## About this task
Scan the entries below for "width" and copy each line that holds it.

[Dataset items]
File: src/hdl/tsc_pkg.sv
// shared constants and types for the type-c source attach control block
package tsc_pkg;
   // clock and deglitch time base
   localparam int CLK_MHZ         = 50;                   // reference clock rate
   localparam int TICK_US         = 100;                  // deglitch tick period
   localparam int TICK_CYCLES_DEF = TICK_US * CLK_MHZ;    // cycles per tick
   localparam int TICK_W          = 16;                   // tick counter width
   // deglitch times
   localparam int T_DEGR_US       = 150000;               // flag assert time
   localparam int T_DEGF_US       = 12500;                // flag release time
   localparam int T_CS_US         = 8200;                 // load-sense both ways
   localparam int CNT_W           = 11;                   // deglitch counter width
   localparam logic [CNT_W-1:0] FLAG_SET_TICKS = CNT_W'((T_DEGR_US + TICK_US - 1) / TICK_US);
   localparam logic [CNT_W-1:0] FLAG_CLR_TICKS = CNT_W'(T_DEGF_US / TICK_US);
   localparam logic [CNT_W-1:0] CS_SET_TICKS   = CNT_W'((T_CS_US + TICK_US - 1) / TICK_US);
   localparam logic [CNT_W-1:0] CS_CLR_TICKS   = CNT_W'(T_CS_US / TICK_US);
   // flag positions (open-drain pins), first five are deglitched
   localparam int FLG_FLIP  = 0;                          // plug_flip_n
   localparam int FLG_SINK  = 1;                          // sink_attached_n
   localparam int FLG_AUDIO = 2;                          // audio accessory
   localparam int FLG_DEBUG = 3;                          // debug accessory
   localparam int FLG_CS    = 4;                          // cable compensation
   localparam int FLG_FAULT = 5;                          // thermal fault
   localparam int N_DEB     = 5;
   localparam int N_FLAG    = 6;
   // synchronised pin positions
   localparam int SY_CC1_OPEN = 0;                        // cc1 below open level
   localparam int SY_CC1_RA   = 1;                        // cc1 below ra level
   localparam int SY_CC2_OPEN = 2;
   localparam int SY_CC2_RA   = 3;
   localparam int SY_EN       = 4;
   localparam int SY_SEL_LVL  = 5;
   localparam int SY_SEL_AMP  = 6;
   localparam int SY_ILIM     = 7;
   localparam int SY_HOT      = 8;
   localparam int SY_COOL     = 9;
   localparam int SY_CS       = 10;
   localparam int SY_PIN      = 11;
   localparam int N_SY        = 17;
   // apb register map
   localparam int ADDR_W = 8;
   localparam logic [ADDR_W-1:0] REG_CTRL     = 8'h00;
   localparam logic [ADDR_W-1:0] REG_STATUS   = 8'h04;
   localparam logic [ADDR_W-1:0] REG_IRQ_STAT = 8'h08;
   localparam logic [ADDR_W-1:0] REG_IRQ_MASK = 8'h0C;
   localparam logic [ADDR_W-1:0] REG_PINS     = 8'h10;
   localparam logic CTRL_EN_RST = 1'b1;                   // software enable after reset
   // interrupt status bits
   localparam int IRQ_ATTACH = 0;
   localparam int IRQ_DETACH = 1;
   localparam int IRQ_ACCESS = 2;
   localparam int IRQ_THERM  = 3;
   localparam int N_IRQ      = 4;
   localparam logic [N_IRQ-1:0] IRQ_MASK_RST = 4'h0;
   // advertised current codes
   localparam logic [1:0] ADV_DEFAULT = 2'h0;
   localparam logic [1:0] ADV_1A5     = 2'h1;
   localparam logic [1:0] ADV_3A      = 2'h2;
   // cc line termination class
   typedef enum logic [1:0] {CC_OPEN, CC_RD, CC_RA} tsc_cc_t;
   // overtemperature cycling state
   typedef enum logic {TH_RUN, TH_COOL} tsc_therm_t;
endpackage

## Task solution
   localparam int TICK_W          = 16;                   // tick counter width
   localparam int CNT_W           = 11;                   // deglitch counter width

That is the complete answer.